Bakkt has officially revealed the initial deposits its customers will have to make to margin trade its bitcoin futures products.
In a new notice posted Tuesday, ICE Futures U.S. – the actual futures exchange Bakkt’s contracts are trading on – announced the initial hedge and speculative requirements for customers, as well as its monthly rate add-ons.
According to Tuesday’s notice, customers will have a $3,900 deposit requirement for both Bakkt’s daily and monthly futures contracts as an initial hedge. The speculative initial requirements will be somewhat higher, at $4,290 each.
The initial hedge requirements are for accounts which already have exposure to bitcoin, Todaro said, adding:
“Speculative requirements are for those accounts that are speculating on the price move on bitcoin through futures contracts. The CFTC and other regulating agencies have rules in place to protect futures markets from excessive speculation, which can lead to deviant price fluctuations, volatility, etc.”
Similarly to the initial hedge and speculation rates, Bakkt’s inter-month add-ons differ.
Both the monthly and daily futures contracts will have a $400-$1,000 hedge rate, but the speculative rate will fluctuate from $440-$1,100.

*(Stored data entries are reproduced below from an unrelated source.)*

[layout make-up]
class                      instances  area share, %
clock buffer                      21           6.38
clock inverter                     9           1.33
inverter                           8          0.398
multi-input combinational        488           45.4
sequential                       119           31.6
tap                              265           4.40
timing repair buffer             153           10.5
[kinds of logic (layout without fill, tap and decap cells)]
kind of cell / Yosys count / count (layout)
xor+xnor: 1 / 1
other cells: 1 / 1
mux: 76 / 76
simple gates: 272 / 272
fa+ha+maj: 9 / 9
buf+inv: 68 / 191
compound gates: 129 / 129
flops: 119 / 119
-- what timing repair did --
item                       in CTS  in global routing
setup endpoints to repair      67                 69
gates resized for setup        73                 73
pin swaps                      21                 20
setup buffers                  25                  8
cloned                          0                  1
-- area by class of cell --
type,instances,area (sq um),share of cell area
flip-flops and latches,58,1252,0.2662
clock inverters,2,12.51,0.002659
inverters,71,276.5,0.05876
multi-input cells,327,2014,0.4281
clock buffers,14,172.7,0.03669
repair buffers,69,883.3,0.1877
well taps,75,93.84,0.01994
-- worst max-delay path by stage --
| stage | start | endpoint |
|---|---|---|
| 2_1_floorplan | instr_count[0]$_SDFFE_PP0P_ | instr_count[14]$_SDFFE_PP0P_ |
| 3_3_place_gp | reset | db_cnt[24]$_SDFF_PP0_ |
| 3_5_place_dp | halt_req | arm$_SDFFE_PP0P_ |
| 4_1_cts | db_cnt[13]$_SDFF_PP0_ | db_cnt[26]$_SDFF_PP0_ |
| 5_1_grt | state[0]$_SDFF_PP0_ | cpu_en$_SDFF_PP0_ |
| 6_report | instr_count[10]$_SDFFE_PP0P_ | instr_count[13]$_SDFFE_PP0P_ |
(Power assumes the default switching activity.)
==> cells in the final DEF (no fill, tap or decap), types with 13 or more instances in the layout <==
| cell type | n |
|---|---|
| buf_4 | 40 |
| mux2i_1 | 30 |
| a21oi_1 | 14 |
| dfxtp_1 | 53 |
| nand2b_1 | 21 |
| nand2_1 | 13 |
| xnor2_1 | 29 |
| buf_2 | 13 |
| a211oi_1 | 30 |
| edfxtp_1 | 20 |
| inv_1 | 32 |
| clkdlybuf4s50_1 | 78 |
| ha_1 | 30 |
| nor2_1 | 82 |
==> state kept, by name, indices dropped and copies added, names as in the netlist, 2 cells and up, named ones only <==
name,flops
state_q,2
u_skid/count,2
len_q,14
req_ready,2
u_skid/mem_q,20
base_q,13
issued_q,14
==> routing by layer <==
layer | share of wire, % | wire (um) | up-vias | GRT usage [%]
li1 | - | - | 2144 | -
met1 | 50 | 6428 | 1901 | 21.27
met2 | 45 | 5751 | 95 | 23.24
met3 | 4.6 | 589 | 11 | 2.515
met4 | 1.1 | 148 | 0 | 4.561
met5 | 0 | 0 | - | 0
### config.mk
export PLATFORM = sky130hd
export DESIGN_NAME = rr_queue_bank
export DESIGN_NICKNAME = d
export VERILOG_FILES = /design/src/rtl/rr_queue_bank.sv
export SDC_FILE = /design/constraint.sdc
export NUM_CORES = 1
export LEC_CHECK = 0
export ABC_AREA = 0
export CORE_MARGIN = 3
export CORE_UTILIZATION = 45
export DETAILED_ROUTE_END_ITERATION = 8
export PLACE_DENSITY = 0.63
export SLEW_MARGIN = 20
export SYNTH_ARGS = -nofsm -noshare
export SYNTH_HDL_FRONTEND = slang
export SYNTH_SLANG_ARGS = --single-unit
### constraint.sdc
create_clock -name clk -period 2.4 [get_ports clk]
set_input_delay 0.72 -clock clk [delete_from_list [all_inputs] [get_ports clk]]
set_output_delay 0.72 -clock clk [all_outputs]
set_load 0.02 [all_outputs]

A footnote clarifies that the margin rate will vary depending on the expiration date and the “difference in expiration dates of contracts.”
“As contracts trade over time, there then becomes a maintenance requirement in order to keep your position open”, Todaro said. “Depending on market movements, this position may require you to allocate more funds to return the initial margin required.”
The notice also included an inter-commodity spread credit percentage rate, which Todaro explained relates to the credit “available for offsetting positions in related instruments.”
With bitcoin currently trading around $10,000, Tuesday’s notice matches the predicted margin rates detailed in a FAQ Bakkt published last month, which noted that the initial margin was “expected to be approximately 37 percent for outright contracts.”
While the FAQ said the spread was expected to range from $400 to $800, it did note that the “ICUS risk department reserves the right to adjust the margin level based on market conditions.”
The notice comes less than two weeks before Bakkt is expected to launch its highly-anticipated futures contracts on Sept. 23.
When Bakkt was first announced in August 2018, the company said it would not support margin trading. However, the warehouse seemingly moved away from this position when it announced its September launch date last month.
Bakkt CEO Kelly Loeffler previously told CoinDesk that Bakkt’s daily contract would be margined.
At the time, Loeffler did not say how much leverage would be available for the contracts.
The company’s warehouse, which will actually hold customers’ bitcoin, began accepting customer deposits on Sept. 6. The company has declined to share how much it has received to date or the wallet address for its holdings.
Tuesday’s notice noted that the margin requirements were “tentative.”